• **Working data**
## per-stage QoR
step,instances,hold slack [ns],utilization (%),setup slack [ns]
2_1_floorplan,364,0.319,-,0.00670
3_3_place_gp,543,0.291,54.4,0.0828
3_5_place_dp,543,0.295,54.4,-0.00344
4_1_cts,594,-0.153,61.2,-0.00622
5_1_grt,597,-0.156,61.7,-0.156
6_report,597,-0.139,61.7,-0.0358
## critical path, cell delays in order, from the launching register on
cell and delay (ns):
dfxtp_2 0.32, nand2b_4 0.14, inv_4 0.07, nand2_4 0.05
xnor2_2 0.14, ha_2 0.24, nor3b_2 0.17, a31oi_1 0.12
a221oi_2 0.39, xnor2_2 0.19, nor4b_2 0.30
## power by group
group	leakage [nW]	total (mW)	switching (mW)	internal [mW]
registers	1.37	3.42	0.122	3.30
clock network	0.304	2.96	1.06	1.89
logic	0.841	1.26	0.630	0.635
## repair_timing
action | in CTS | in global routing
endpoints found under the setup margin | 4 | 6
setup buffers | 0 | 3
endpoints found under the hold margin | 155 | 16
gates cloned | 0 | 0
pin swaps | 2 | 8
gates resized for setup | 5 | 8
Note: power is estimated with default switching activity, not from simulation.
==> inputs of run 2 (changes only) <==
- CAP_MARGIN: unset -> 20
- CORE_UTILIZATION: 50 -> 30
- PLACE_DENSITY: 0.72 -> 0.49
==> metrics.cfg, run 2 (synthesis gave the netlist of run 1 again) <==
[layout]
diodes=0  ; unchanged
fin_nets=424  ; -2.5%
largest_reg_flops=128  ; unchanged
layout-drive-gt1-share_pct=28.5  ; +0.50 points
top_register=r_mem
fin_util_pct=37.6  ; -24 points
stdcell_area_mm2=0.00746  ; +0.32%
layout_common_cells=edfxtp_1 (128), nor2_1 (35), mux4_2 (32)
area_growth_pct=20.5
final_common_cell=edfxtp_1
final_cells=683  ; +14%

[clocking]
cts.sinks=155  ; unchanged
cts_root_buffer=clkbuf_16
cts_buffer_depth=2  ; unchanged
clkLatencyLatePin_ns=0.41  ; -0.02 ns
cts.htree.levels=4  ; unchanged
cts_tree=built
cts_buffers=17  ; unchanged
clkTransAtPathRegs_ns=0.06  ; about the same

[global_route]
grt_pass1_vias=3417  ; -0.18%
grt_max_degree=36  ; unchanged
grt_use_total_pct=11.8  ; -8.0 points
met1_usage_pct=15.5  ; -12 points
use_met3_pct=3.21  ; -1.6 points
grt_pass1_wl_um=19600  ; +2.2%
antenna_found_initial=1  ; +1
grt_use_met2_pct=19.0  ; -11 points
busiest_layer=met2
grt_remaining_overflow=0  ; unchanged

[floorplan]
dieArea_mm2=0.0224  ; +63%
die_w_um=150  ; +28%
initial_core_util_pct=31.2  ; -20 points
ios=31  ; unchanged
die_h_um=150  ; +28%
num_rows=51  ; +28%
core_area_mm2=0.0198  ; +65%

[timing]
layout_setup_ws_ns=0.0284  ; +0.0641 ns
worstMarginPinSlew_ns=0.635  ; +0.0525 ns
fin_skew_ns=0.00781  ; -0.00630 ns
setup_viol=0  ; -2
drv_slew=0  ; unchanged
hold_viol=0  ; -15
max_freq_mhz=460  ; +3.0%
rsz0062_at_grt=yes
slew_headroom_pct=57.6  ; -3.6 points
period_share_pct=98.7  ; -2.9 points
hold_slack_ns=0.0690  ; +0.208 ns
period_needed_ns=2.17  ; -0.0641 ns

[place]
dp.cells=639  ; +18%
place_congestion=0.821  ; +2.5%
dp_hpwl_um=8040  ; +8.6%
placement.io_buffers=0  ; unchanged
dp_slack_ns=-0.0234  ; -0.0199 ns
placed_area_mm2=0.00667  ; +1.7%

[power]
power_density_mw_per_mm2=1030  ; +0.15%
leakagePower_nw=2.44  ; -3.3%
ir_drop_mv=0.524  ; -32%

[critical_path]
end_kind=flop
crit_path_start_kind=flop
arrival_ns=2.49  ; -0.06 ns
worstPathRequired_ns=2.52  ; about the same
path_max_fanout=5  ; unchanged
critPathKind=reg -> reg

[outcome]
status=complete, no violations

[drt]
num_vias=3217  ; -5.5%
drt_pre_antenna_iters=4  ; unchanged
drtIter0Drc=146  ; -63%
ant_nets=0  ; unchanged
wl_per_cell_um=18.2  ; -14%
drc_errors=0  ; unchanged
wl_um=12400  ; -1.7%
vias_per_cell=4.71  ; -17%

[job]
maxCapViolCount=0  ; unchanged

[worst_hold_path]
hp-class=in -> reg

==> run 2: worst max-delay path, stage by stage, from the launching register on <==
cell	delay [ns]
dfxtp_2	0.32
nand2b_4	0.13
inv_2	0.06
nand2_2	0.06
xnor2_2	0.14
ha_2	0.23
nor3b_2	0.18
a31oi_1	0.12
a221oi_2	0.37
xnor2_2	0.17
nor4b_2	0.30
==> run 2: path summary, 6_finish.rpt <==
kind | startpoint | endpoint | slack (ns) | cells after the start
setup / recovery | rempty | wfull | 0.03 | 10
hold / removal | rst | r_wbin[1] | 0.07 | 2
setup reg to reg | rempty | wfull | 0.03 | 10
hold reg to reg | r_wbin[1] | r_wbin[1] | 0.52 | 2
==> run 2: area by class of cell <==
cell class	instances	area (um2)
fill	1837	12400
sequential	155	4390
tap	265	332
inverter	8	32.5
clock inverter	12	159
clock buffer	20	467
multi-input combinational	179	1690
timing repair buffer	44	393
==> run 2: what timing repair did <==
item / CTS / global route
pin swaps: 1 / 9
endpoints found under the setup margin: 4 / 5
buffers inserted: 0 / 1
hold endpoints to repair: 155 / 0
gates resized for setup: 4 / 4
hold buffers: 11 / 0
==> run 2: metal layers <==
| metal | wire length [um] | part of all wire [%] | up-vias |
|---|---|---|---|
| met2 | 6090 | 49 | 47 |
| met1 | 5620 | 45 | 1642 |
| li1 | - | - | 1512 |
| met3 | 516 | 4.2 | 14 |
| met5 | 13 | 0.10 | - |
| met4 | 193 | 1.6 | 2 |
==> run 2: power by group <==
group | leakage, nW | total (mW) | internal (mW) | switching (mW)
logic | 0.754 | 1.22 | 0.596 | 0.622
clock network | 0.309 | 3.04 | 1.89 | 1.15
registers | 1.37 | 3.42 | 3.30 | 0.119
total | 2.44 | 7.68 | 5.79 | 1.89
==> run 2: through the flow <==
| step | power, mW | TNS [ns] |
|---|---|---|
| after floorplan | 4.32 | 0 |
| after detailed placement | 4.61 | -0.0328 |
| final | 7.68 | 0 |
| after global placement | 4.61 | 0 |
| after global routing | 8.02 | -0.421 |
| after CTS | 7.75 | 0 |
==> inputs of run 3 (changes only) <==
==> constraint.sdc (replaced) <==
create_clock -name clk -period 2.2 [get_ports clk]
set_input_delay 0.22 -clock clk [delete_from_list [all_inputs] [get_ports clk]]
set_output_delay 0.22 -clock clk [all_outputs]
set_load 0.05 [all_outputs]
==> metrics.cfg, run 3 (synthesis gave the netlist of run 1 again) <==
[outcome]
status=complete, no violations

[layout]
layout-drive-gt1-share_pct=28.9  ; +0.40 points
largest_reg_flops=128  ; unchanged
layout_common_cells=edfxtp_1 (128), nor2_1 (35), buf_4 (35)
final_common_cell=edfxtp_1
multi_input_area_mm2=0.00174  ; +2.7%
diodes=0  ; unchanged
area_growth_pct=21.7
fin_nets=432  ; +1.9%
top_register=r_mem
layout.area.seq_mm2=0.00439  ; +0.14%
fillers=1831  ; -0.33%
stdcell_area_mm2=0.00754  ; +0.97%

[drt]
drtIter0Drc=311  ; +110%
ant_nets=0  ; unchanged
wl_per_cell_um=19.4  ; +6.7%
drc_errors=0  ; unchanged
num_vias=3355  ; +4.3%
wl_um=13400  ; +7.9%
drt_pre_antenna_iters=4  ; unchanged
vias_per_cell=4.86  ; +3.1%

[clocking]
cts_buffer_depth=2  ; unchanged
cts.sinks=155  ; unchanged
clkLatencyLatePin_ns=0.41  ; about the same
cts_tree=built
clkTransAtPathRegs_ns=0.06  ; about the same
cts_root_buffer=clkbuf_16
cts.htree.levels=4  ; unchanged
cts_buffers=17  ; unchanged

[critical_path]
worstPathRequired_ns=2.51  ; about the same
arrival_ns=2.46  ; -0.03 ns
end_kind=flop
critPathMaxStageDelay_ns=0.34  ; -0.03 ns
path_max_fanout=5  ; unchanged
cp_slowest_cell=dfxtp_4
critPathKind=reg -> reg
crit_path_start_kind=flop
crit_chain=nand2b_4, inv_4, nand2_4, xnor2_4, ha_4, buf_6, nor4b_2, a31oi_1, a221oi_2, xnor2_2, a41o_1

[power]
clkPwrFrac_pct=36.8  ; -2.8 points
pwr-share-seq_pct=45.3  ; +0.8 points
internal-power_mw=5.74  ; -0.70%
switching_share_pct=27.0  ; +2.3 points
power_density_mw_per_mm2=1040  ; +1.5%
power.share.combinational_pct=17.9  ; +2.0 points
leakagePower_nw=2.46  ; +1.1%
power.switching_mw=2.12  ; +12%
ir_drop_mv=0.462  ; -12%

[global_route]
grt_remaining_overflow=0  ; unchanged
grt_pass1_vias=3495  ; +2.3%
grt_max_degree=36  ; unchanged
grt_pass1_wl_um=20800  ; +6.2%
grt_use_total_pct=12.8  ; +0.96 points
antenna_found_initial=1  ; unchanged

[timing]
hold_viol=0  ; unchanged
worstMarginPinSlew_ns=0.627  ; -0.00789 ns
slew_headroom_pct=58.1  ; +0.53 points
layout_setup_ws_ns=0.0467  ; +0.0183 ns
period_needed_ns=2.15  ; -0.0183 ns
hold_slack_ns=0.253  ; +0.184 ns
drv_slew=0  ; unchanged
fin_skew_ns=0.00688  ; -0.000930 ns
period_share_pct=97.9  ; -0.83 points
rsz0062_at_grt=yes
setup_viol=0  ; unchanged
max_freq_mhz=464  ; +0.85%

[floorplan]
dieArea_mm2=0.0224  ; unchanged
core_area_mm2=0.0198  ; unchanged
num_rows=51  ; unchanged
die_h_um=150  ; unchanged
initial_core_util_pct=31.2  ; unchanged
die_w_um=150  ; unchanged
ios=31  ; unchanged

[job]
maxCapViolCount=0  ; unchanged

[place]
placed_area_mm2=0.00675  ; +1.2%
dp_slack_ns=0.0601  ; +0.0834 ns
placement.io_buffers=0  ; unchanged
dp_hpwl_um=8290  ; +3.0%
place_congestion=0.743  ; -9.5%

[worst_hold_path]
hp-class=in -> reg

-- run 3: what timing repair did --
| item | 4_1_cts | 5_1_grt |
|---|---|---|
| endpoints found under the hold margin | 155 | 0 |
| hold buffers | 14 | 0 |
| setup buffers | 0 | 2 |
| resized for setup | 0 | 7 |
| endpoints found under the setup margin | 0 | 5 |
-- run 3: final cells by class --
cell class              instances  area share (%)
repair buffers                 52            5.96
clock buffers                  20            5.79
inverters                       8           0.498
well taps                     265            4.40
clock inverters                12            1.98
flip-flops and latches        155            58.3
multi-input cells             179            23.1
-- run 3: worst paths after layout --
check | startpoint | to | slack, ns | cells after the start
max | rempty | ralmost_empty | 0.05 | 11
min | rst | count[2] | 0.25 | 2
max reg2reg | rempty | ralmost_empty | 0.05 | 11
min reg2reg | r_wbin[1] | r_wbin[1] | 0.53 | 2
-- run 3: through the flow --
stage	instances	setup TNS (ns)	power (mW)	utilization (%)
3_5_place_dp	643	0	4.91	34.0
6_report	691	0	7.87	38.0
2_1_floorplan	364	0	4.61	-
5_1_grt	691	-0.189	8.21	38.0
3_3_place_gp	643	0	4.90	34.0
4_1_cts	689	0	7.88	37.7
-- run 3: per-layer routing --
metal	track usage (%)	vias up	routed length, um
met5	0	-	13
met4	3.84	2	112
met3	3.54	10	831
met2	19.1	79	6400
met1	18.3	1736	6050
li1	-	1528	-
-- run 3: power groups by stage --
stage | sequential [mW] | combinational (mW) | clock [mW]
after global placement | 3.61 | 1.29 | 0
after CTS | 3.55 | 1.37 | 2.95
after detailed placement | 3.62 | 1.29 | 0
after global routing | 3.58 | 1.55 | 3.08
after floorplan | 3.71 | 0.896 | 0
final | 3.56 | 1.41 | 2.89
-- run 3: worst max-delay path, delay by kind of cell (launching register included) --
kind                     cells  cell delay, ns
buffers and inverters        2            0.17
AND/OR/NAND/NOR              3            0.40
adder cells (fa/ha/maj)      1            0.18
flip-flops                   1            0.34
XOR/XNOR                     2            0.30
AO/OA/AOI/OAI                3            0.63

• **How to complete this task**
Your answer consists solely of the lines from the top of the records above through the line that contains "5_1_grt,597,-0.156,61.7,-0.156", each echoed exactly.

• **Answer area**
## per-stage QoR
step,instances,hold slack [ns],utilization (%),setup slack [ns]
2_1_floorplan,364,0.319,-,0.00670
3_3_place_gp,543,0.291,54.4,0.0828
3_5_place_dp,543,0.295,54.4,-0.00344
4_1_cts,594,-0.153,61.2,-0.00622
5_1_grt,597,-0.156,61.7,-0.156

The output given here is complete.